§ **Dataset entries**
This design comes from an exercise in tuning for small area, a short achievable clock period and few clock cycles per item on the open sky130 flow, not from production work. RTL that was checked went through simulation tests only; none was proved equivalent to the original. The flow treats the clock pin as an ideal source. Dropping or thinning the clock tree relies on that and would not hold on a real chip. Power and IR drop assume default switching activity.

==> flow/design.v (excerpt) <==
module Int2Ieee754
#
(
	parameter	inputDataLength	=	32
)
(
    input 	CLK,
    input 	RST,
    input	[inputDataLength-1:0] 		IntInput,
    input	inputCS,
	 output	reg 	[31:0] 		Data754,
    output 	reg					outputCS
    );
For scale: roughly 68 I/O pins, ~2400 µm² of cells after synthesis.
==> flow/config.mk <==
export PLATFORM = sky130hd
export DESIGN_NAME = Int2Ieee754
export DESIGN_NICKNAME = Int2Ieee754
export VERILOG_FILES = /design/flow/design.v
export SDC_FILE = /design/flow/constraint.sdc
export NUM_CORES = 4
export LEC_CHECK = 0
export CAP_MARGIN = 20
export CORE_MARGIN = 2
export CORE_UTILIZATION = 40
export GPL_TIMING_DRIVEN = 0
export SETUP_SLACK_MARGIN = 1.5
export SLEW_MARGIN = 20
==> flow/constraint.sdc <==
create_clock -name core_clock -period 4.0 [get_ports {CLK}]
set_input_delay 0.8000 -clock core_clock [delete_from_list [all_inputs] [get_ports {CLK}]]
set_output_delay 0.8000 -clock core_clock [all_outputs]
set_load 0.01 [all_outputs]
standard.sh (not shown) runs the stock make flow with config.mk's settings and CLKGATE_MAP_FILE= SYNTH_SCRIPT=/design/flow/synth_recipe.tcl, a recipe that flattens the netlist after the stock synthesis.
==> flow/flow/run.sh <==
#!/bin/bash
# The standard layout (standard.sh), with two changes:
#  - the port buffers are small buf_1 cells;
#  - synthesis maps the logic with flow/abc.script (an area-oriented ABC script)
#    instead of ORFS's abc_speed.script. Everything else in synthesis is
#    synth_recipe.tcl unchanged, so the registers are the standard synthesis's.
set -e
here=$(pwd)
export BUFFER_PORTS_ARGS="-buffer_cell sky130_fd_sc_hd__buf_1"
{
  echo "proc abc {args} { set i [lsearch -exact \$args -script]; if {\$i >= 0} { lset args [expr {\$i + 1}] $here/flow/abc.script }; yosys abc {*}\$args }"
  cat synth_recipe.tcl
} > my_synth.tcl
sed "s#SYNTH_SCRIPT=[^ ]*#SYNTH_SCRIPT=$here/my_synth.tcl#" standard.sh > my_standard.sh
bash my_standard.sh > standard.log 2>&1
==> flow/flow/abc.script <==
strash
&get -n
&st
&dch
&nf -R 1000
&put
topo
The starting point went through all stages and came out clean.
Testbench counts at the start, summed over its fixed seeds: cycles 4,800, items 2,400.
Edit:
==> flow/flow/run.sh (replaced) <==
#!/bin/bash
# The standard layout, with small buf_1 cells as the port buffers.
export BUFFER_PORTS_ARGS="-buffer_cell sky130_fd_sc_hd__buf_1"

bash standard.sh > standard.log 2>&1
- SETUP_SLACK_MARGIN: 1.5 -> 1.3
removed: flow/flow/abc.script
Combinational power came out higher by 21%.
Cell count went up by 25%.
Global-route usage went down by 2.0 points.
Worst setup slack gets worse by 150 ps.
Utilization came out lower by 7.5 points.

Int2Ieee754, a different RTL version from the one above (not shown whole).
Size: about 290 cells after synthesis.
==> flow/config.mk <==
export PLATFORM = sky130hd
export DESIGN_NAME = Int2Ieee754
export DESIGN_NICKNAME = Int2Ieee754
export VERILOG_FILES = /design/flow/design.v
export SDC_FILE = /design/flow/constraint.sdc
export NUM_CORES = 4
export LEC_CHECK = 0
export CAP_MARGIN = 20
export CORE_MARGIN = 2
export CORE_UTILIZATION = 40
export GPL_TIMING_DRIVEN = 0
export SETUP_SLACK_MARGIN = 1.5
export SLEW_MARGIN = 20
==> flow/constraint.sdc <==
create_clock -name core_clock -period 4.0 [get_ports {CLK}]
set_input_delay 0.8000 -clock core_clock [delete_from_list [all_inputs] [get_ports {CLK}]]
set_output_delay 0.8000 -clock core_clock [all_outputs]
set_load 0.01 [all_outputs]
==> flow/flow/run.sh <==
#!/bin/bash
# The standard layout, with small buf_1 cells as the port buffers.
export BUFFER_PORTS_ARGS="-buffer_cell sky130_fd_sc_hd__buf_1"

bash standard.sh > standard.log 2>&1
The first run went through all stages and came out clean.
Edit:
SETUP_SLACK_MARGIN = not set   (was 1.5)
Result:
- sequential power stays flat
- fmax decreases by about a fifth
- die area stays the same
- clock-buffer cell count does not change
- worst setup slack loses 0.50 ns
- hold slack gains 0.0059 ns
Function was not checked in any run of this note: the RTL went through the layout flow alone.

== old ==
Int2Ieee754, a different RTL version from the one above (not shown whole).
Size: about 400 cells after synthesis, ~68 I/O pins, roughly 3100 um^2 of cells after synthesis.
export LEC_CHECK = 0
export CAP_MARGIN = 20
export CORE_MARGIN = 2
export CORE_UTILIZATION = 40
export GPL_TIMING_DRIVEN = 0
export SETUP_SLACK_MARGIN = 1.8
export SLEW_MARGIN = 20
create_clock -name core_clock -period 4.0 [get_ports {CLK}]
Scripts as last shown in full above: flow/flow/run.sh
old: no failed stages, no open violations at the end
The inputs of new differ from those of old as listed below.
- changing SETUP_SLACK_MARGIN from 1.8 to 2.1
==> notes.md <==
- new reached the end of the flow, and the finished layout is clean on the timing, DRC and antenna checks.
- From new to old, share of the synthesized area in compound gates (AO/OA/AOI/OAI) did not move at all.
- new: number of global-route vias before repair 123 above old
- Cell count: new higher than old
Function was not checked in any run of this note: the RTL went through the layout flow alone.

Setup of red:
Another version of the RTL of Int2Ieee754 (not shown whole).
Size in the first run: roughly 280 cells after synthesis, roughly 31 flip-flops.
export LEC_CHECK = 0
export CAP_MARGIN = 20
export CORE_MARGIN = 2
export CORE_UTILIZATION = 30
export GPL_TIMING_DRIVEN = 0
export SETUP_SLACK_MARGIN = 1.6
export SLEW_MARGIN = 20
export TNS_END_PERCENT = 0
create_clock -name core_clock -period 4.0 [get_ports {CLK}]
==> flow/flow/run.sh <==
#!/bin/bash
# The standard layout (standard.sh), with three changes:
#  - the port buffers are small buf_1 cells;
#  - synthesis maps the logic with flow/abc.script (an area-oriented ABC script)
#    instead of ORFS's abc_speed.script. Everything else in synthesis is
#    synth_recipe.tcl unchanged, so the registers are the standard synthesis's;
#  - the clock is distributed by flow/clock.tcl (a few clock buffers, each
#    driving the flip-flops near it) instead of TritonCTS's H-tree.
# Tool output goes to standard.log here and to the ORFS logs under orfs/logs.
set -e
here=$(pwd)
export BUFFER_PORTS_ARGS="-buffer_cell sky130_fd_sc_hd__buf_1"
export PRE_CTS_TCL=$here/flow/clock.tcl
{
  echo "proc abc {args} { set i [lsearch -exact \$args -script]; if {\$i >= 0} { lset args [expr {\$i + 1}] $here/flow/abc.script }; yosys abc {*}\$args }"
  cat synth_recipe.tcl
} > my_synth.tcl
sed "s#SYNTH_SCRIPT=[^ ]*#SYNTH_SCRIPT=$here/my_synth.tcl#" standard.sh > my_standard.sh
bash my_standard.sh > standard.log 2>&1
Other scripts of this flow, unchanged in this note and not shown: flow/flow/abc.script, flow/flow/clock.tcl
red finished every stage and its layout cleared the timing, DRC and antenna checks.
Testbench counts of red, summed over its fixed seeds: cycles 4,800, items 2,400.
Edits applied to the flow inputs when going from red to blue:
- GPL_TIMING_DRIVEN: 0 -> 1
- TNS_END_PERCENT: 0 -> unset
- SETUP_SLACK_MARGIN: 1.6 -> 1.45
==> notes.md <==
- blue ended with every stage complete and zero timing, DRC or antenna violations.
- In terms of power of the clock network, red and blue differ only marginally.
- Comparing blue against red, there is no change at all in layout sequential cell count.
- red ended up with rc[21] as its end point of the critical path; blue ended up with rc[16].
- Compared with red, blue shows worst path arrival time lower by 0.03 ns.
- Fmax shrinks slightly when moving from red to blue.
- From red to blue the numbers moved as follows: setup slack now smaller; time the final worst path needs with I/O delays and setup picked up an extra 0.018 ns; fraction of standard cell area that is sequential grew by 1.1 points.
## Diff of input files: green against blue
- a change of SETUP_SLACK_MARGIN from 1.45 to 1.55
- a change of GPL_TIMING_DRIVEN from 1 to 0
diff --git a/flow/flow/run.sh b/flow/flow/run.sh
--- a/flow/flow/run.sh
+++ b/flow/flow/run.sh
@@ -4,3 +4,4 @@
 #  - synthesis maps the logic with flow/abc.script (an area-oriented ABC script)
-#    instead of ORFS's abc_speed.script. Everything else in synthesis is
+#    instead of ORFS's abc_speed.script, and keeps ABC off the slow wide
+#    gates listed in flow/abc_dont_use.txt. Everything else in synthesis is
 #    synth_recipe.tcl unchanged, so the registers are the standard synthesis's;
@@ -14,3 +15,3 @@
 {
-  echo "proc abc {args} { set i [lsearch -exact \$args -script]; if {\$i >= 0} { lset args [expr {\$i + 1}] $here/flow/abc.script }; yosys abc {*}\$args }"
+  echo "proc abc {args} { set i [lsearch -exact \$args -script]; if {\$i >= 0} { lset args [expr {\$i + 1}] $here/flow/abc.script }; foreach c [list $(cat flow/abc_dont_use.txt)] { lappend args -dont_use \$c }; yosys abc {*}\$args }"
   cat synth_recipe.tcl
==> flow/flow/abc_dont_use.txt (new file) <==
sky130_fd_sc_hd__or4_* sky130_fd_sc_hd__nor4_* sky130_fd_sc_hd__or3_* sky130_fd_sc_hd__nor3_* sky130_fd_sc_hd__and4_* sky130_fd_sc_hd__nand4_*
==> notes.md <==
Diff blue -> green | post-layout instance area | up by a few percent. Compared green against blue; final critical-path share of the clock period within noise. Compared with blue, green shows number of core rows that has gone up by a few percent. green reached the final stage; the timing, DRC and antenna checks on its layout passed. Summary — count of inverters not on the clock network in the layout, green relative to blue: higher, by 1. Diff blue..green | share of the synthesized netlist area taken by xor and xnor gates | negligible. The area of the mapped netlist reported for green is greater than that of blue by about 1.8%. Area fraction in and, or, nand and nor cells after synthesis down 0.42 points in green wrt blue. Looking only at data required time at the worst endpoint, and setting everything else aside, the lower value of blue and green goes to blue. NOTE: final core utilization in green exceeds that of blue.
What orange does differently from green at the input level:
- swapping 1.55 for 1.6 in SETUP_SLACK_MARGIN
- swapping 0 for 1 in GPL_TIMING_DRIVEN
- putting TNS_END_PERCENT at 0 where nothing was set
diff --git a/flow/flow/run.sh b/flow/flow/run.sh
--- a/flow/flow/run.sh
+++ b/flow/flow/run.sh
@@ -4,4 +4,3 @@
 #  - synthesis maps the logic with flow/abc.script (an area-oriented ABC script)
-#    instead of ORFS's abc_speed.script, and keeps ABC off the slow wide
-#    gates listed in flow/abc_dont_use.txt. Everything else in synthesis is
+#    instead of ORFS's abc_speed.script. Everything else in synthesis is
 #    synth_recipe.tcl unchanged, so the registers are the standard synthesis's;
@@ -15,3 +14,3 @@
 {
-  echo "proc abc {args} { set i [lsearch -exact \$args -script]; if {\$i >= 0} { lset args [expr {\$i + 1}] $here/flow/abc.script }; foreach c [list $(cat flow/abc_dont_use.txt)] { lappend args -dont_use \$c }; yosys abc {*}\$args }"
+  echo "proc abc {args} { set i [lsearch -exact \$args -script]; if {\$i >= 0} { lset args [expr {\$i + 1}] $here/flow/abc.script }; yosys abc {*}\$args }"
   cat synth_recipe.tcl
removed: flow/flow/abc_dont_use.txt
--- outcome ---
green finished every stage and its layout cleared the timing, DRC and antenna checks.
The flow did not stop early for orange: all stages ran, and the layout cleared the timing, DRC and antenna checks.
orange — worst setup slack 0.069 ns higher, green as reference
Of orange and green, orange shows the lower core utilization, with green above it.
Xor and xnor area share after synthesis: green vs orange, no meaningful difference
Taking green as the reference, in orange post-route minimum period shows a reduction of 0.069 ns, adder-cell share of the synthesized area comparable, met3 track utilization from global routing picked up an extra 1.3 points.
orange ended up with a higher share of power burned in the clock network than green did.
| max-slew violation count | orange vs green | ≈ equal |
In the metrics for orange and green, the one carrying the higher area added between synthesis and finish is green.
orange against green: via count went down by 3.5%; via count of the first global-routing pass went down by 192.
No run of this note takes its clock network from TritonCTS; it comes from the design's own scripts or RTL.

==> what the ideal ports hide <==
The results above use ideal ports. As a check the final layouts listed here were re-extracted and re-timed, cells and wires unchanged.
Step 1 sets driving cells, clkbuf_16 on the clock port and buf_2 on the other inputs (assumed; they add their load-dependent delay and slew).
Step 2 moves the port delays by t, midway between the first and last clock arrival at a register: inputs arrive t later, outputs are due t later. That takes back most of the time a late clock gives input paths.
Slacks: ideal / step 1 / step 2; pairs: ideal / step 1.
run	t, ns	setup slack, ns	worst slew at a driven data input, ns
the first run of note 1	0.309	1.553 / 1.525 / 1.274	0.04
the second run of note 1	0.291	1.402 / 1.376 / 1.143	0.03
the first run of note 2	0.314	0.950 / 0.943 / 0.629	0.07
the second run of note 2	0.305	0.454 / 0.460 / 0.154	0.03
old	0.298	1.527 / 1.500 / 1.330	0.05
new	0.308	1.604 / 1.574 / 1.350	0.08
red	0.188	1.577 / 1.605 / 1.417	0.03
blue	0.191	1.558 / 1.524 / 1.397	0.03
green	0.185	1.561 / 1.587 / 1.402	0.04
orange	0.184	1.630 / 1.612 / 1.480	0.03
After both steps setup and hold are still met in every run listed. For the first run of note 2, which loses most, drivers alone change the setup slack by -0.007 ns; drivers and shift together by -0.321 ns.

§ **PROBLEM DETAILS**
Return, from the data above, each line in which the string "stages" appears.

§ **EXPECTED ANSWER**
The starting point went through all stages and came out clean.
The first run went through all stages and came out clean.
old: no failed stages, no open violations at the end
The flow did not stop early for orange: all stages ran, and the layout cleared the timing, DRC and antenna checks.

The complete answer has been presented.